*REQUIRED WORK*. Please return the lines of the data below, word for word, from the first line through the line containing "path through: dfxtp_1".

*GIVEN RECORDS*.
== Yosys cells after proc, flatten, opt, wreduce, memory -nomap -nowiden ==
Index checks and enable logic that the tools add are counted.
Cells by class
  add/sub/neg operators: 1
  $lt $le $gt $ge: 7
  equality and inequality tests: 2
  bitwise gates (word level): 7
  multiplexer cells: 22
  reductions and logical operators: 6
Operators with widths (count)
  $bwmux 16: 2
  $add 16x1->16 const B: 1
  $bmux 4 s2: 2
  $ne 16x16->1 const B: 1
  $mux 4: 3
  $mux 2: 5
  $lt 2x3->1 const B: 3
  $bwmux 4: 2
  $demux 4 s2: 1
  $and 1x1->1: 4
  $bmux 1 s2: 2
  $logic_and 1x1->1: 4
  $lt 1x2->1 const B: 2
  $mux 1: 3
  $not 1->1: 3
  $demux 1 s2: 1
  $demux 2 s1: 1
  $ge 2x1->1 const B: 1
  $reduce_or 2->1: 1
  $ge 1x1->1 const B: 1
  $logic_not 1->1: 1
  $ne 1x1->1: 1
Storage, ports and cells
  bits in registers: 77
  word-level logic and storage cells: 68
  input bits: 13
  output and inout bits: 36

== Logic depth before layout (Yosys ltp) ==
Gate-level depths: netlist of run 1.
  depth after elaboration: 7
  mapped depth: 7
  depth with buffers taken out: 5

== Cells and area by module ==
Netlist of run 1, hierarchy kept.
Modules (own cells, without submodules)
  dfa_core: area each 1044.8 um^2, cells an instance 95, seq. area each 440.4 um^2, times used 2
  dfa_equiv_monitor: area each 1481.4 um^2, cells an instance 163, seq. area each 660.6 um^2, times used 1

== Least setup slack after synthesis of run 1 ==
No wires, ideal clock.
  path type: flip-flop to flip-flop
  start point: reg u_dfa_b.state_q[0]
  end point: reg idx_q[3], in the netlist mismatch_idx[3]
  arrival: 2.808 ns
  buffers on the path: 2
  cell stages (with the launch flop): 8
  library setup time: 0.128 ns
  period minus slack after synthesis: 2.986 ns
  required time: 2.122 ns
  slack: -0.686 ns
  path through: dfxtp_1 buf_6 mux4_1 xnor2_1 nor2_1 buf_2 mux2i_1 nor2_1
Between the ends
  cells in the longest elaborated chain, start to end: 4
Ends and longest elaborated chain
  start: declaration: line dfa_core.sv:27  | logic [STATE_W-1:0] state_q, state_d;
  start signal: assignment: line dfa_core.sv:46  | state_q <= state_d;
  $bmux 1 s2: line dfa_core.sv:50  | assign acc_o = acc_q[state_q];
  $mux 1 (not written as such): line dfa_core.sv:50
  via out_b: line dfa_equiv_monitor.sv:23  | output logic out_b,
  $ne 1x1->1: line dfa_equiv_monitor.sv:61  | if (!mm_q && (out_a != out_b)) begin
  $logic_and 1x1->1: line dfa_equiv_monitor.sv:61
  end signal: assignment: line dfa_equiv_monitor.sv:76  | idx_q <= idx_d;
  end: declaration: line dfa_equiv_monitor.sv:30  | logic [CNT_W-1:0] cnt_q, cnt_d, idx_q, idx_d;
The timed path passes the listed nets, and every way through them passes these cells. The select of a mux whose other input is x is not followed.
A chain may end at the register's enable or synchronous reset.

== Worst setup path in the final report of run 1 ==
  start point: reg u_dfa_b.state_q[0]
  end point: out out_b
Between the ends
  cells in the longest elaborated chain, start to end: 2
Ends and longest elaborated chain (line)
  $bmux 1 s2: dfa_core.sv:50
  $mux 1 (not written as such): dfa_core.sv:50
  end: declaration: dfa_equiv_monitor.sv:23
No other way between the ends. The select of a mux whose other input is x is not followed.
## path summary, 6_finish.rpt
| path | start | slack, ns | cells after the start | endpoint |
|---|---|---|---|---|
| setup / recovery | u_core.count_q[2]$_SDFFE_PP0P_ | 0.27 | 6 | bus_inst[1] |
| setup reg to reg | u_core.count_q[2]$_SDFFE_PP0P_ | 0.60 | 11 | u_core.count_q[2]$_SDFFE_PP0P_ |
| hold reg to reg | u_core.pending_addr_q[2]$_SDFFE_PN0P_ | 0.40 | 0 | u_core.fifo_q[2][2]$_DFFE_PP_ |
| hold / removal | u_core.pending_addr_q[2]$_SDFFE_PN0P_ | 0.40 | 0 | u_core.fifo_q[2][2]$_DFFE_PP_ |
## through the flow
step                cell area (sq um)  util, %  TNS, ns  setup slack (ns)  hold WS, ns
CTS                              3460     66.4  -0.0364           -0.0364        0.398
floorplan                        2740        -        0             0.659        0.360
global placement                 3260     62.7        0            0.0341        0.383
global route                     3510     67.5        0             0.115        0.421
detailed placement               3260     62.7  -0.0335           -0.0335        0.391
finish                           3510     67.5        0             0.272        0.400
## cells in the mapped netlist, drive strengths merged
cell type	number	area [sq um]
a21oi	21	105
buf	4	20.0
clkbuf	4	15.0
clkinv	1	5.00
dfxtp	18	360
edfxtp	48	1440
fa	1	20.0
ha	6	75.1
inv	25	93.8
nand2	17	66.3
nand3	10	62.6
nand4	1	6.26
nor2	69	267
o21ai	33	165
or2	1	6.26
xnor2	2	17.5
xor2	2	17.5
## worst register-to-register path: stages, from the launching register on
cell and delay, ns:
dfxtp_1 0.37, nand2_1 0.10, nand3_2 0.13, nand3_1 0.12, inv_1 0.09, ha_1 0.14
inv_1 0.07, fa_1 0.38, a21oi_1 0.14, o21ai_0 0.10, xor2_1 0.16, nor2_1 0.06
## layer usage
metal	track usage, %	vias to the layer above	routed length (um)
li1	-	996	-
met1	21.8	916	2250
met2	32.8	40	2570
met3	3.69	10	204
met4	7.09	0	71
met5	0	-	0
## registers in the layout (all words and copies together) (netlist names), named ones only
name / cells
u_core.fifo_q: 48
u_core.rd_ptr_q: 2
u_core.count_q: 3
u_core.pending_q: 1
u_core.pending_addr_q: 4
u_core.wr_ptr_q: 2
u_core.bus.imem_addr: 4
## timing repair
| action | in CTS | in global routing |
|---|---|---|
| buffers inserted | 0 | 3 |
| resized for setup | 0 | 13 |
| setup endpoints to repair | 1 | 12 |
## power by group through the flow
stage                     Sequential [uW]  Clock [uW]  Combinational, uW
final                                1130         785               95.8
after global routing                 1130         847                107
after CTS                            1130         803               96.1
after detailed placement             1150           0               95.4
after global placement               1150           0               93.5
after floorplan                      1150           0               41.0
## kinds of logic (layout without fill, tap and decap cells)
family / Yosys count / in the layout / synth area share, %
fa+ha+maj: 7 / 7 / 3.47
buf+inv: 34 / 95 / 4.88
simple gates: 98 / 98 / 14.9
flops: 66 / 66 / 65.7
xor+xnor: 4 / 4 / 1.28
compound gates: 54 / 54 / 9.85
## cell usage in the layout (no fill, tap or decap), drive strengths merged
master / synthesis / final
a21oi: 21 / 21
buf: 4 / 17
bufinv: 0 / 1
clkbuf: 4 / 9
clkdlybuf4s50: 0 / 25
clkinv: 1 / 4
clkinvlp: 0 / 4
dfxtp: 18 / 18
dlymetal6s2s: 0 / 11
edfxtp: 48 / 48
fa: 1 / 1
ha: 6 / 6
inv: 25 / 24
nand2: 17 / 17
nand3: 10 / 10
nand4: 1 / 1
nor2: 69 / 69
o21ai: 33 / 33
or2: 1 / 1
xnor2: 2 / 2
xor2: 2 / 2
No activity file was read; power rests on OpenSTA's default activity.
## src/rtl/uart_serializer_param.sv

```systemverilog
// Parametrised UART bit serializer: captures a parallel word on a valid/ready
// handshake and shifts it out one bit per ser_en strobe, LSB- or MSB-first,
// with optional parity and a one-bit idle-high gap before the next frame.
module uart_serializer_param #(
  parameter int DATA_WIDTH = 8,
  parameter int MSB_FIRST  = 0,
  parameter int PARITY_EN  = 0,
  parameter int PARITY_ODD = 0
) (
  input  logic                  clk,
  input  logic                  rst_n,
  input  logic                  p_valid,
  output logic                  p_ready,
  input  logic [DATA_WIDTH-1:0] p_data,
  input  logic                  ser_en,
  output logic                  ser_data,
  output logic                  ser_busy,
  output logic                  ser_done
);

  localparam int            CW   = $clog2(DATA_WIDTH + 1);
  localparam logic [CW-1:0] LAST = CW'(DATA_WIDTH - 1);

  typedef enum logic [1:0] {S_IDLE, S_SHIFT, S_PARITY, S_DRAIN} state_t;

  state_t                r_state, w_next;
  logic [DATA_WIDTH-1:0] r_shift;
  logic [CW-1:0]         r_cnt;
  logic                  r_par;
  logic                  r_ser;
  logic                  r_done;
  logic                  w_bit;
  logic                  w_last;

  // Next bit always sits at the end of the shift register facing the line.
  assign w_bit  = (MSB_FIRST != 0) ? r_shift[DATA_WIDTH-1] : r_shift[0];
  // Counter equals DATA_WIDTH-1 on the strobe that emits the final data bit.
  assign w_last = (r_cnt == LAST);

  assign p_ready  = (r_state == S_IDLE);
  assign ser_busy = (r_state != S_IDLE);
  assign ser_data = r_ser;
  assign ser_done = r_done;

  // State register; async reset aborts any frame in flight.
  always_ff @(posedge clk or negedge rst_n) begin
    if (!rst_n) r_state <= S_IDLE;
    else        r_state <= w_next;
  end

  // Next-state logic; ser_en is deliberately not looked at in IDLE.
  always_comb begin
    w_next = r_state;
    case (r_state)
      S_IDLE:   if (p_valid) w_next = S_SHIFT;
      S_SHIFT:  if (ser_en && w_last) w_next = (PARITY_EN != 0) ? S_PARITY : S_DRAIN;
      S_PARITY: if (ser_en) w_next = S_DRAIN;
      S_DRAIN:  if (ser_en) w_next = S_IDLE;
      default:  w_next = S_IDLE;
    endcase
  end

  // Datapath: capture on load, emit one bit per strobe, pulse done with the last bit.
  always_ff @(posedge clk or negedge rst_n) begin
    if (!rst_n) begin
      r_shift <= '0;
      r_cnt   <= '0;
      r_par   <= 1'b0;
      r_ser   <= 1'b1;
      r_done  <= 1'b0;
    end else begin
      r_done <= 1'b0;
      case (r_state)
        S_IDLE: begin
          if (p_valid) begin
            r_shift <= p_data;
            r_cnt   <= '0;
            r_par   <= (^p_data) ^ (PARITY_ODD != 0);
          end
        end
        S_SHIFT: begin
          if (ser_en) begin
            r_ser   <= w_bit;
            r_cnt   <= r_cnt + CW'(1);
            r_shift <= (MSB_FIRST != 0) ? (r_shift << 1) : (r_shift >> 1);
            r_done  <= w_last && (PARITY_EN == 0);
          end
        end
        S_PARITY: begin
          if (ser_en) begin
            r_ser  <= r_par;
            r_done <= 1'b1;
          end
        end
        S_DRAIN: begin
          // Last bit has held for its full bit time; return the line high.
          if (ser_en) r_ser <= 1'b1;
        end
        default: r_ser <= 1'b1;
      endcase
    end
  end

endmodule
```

*EXPECTED OUTPUT*.
== Yosys cells after proc, flatten, opt, wreduce, memory -nomap -nowiden ==
Index checks and enable logic that the tools add are counted.
Cells by class
  add/sub/neg operators: 1
  $lt $le $gt $ge: 7
  equality and inequality tests: 2
  bitwise gates (word level): 7
  multiplexer cells: 22
  reductions and logical operators: 6
Operators with widths (count)
  $bwmux 16: 2
  $add 16x1->16 const B: 1
  $bmux 4 s2: 2
  $ne 16x16->1 const B: 1
  $mux 4: 3
  $mux 2: 5
  $lt 2x3->1 const B: 3
  $bwmux 4: 2
  $demux 4 s2: 1
  $and 1x1->1: 4
  $bmux 1 s2: 2
  $logic_and 1x1->1: 4
  $lt 1x2->1 const B: 2
  $mux 1: 3
  $not 1->1: 3
  $demux 1 s2: 1
  $demux 2 s1: 1
  $ge 2x1->1 const B: 1
  $reduce_or 2->1: 1
  $ge 1x1->1 const B: 1
  $logic_not 1->1: 1
  $ne 1x1->1: 1
Storage, ports and cells
  bits in registers: 77
  word-level logic and storage cells: 68
  input bits: 13
  output and inout bits: 36

== Logic depth before layout (Yosys ltp) ==
Gate-level depths: netlist of run 1.
  depth after elaboration: 7
  mapped depth: 7
  depth with buffers taken out: 5

== Cells and area by module ==
Netlist of run 1, hierarchy kept.
Modules (own cells, without submodules)
  dfa_core: area each 1044.8 um^2, cells an instance 95, seq. area each 440.4 um^2, times used 2
  dfa_equiv_monitor: area each 1481.4 um^2, cells an instance 163, seq. area each 660.6 um^2, times used 1

== Least setup slack after synthesis of run 1 ==
No wires, ideal clock.
  path type: flip-flop to flip-flop
  start point: reg u_dfa_b.state_q[0]
  end point: reg idx_q[3], in the netlist mismatch_idx[3]
  arrival: 2.808 ns
  buffers on the path: 2
  cell stages (with the launch flop): 8
  library setup time: 0.128 ns
  period minus slack after synthesis: 2.986 ns
  required time: 2.122 ns
  slack: -0.686 ns
  path through: dfxtp_1 buf_6 mux4_1 xnor2_1 nor2_1 buf_2 mux2i_1 nor2_1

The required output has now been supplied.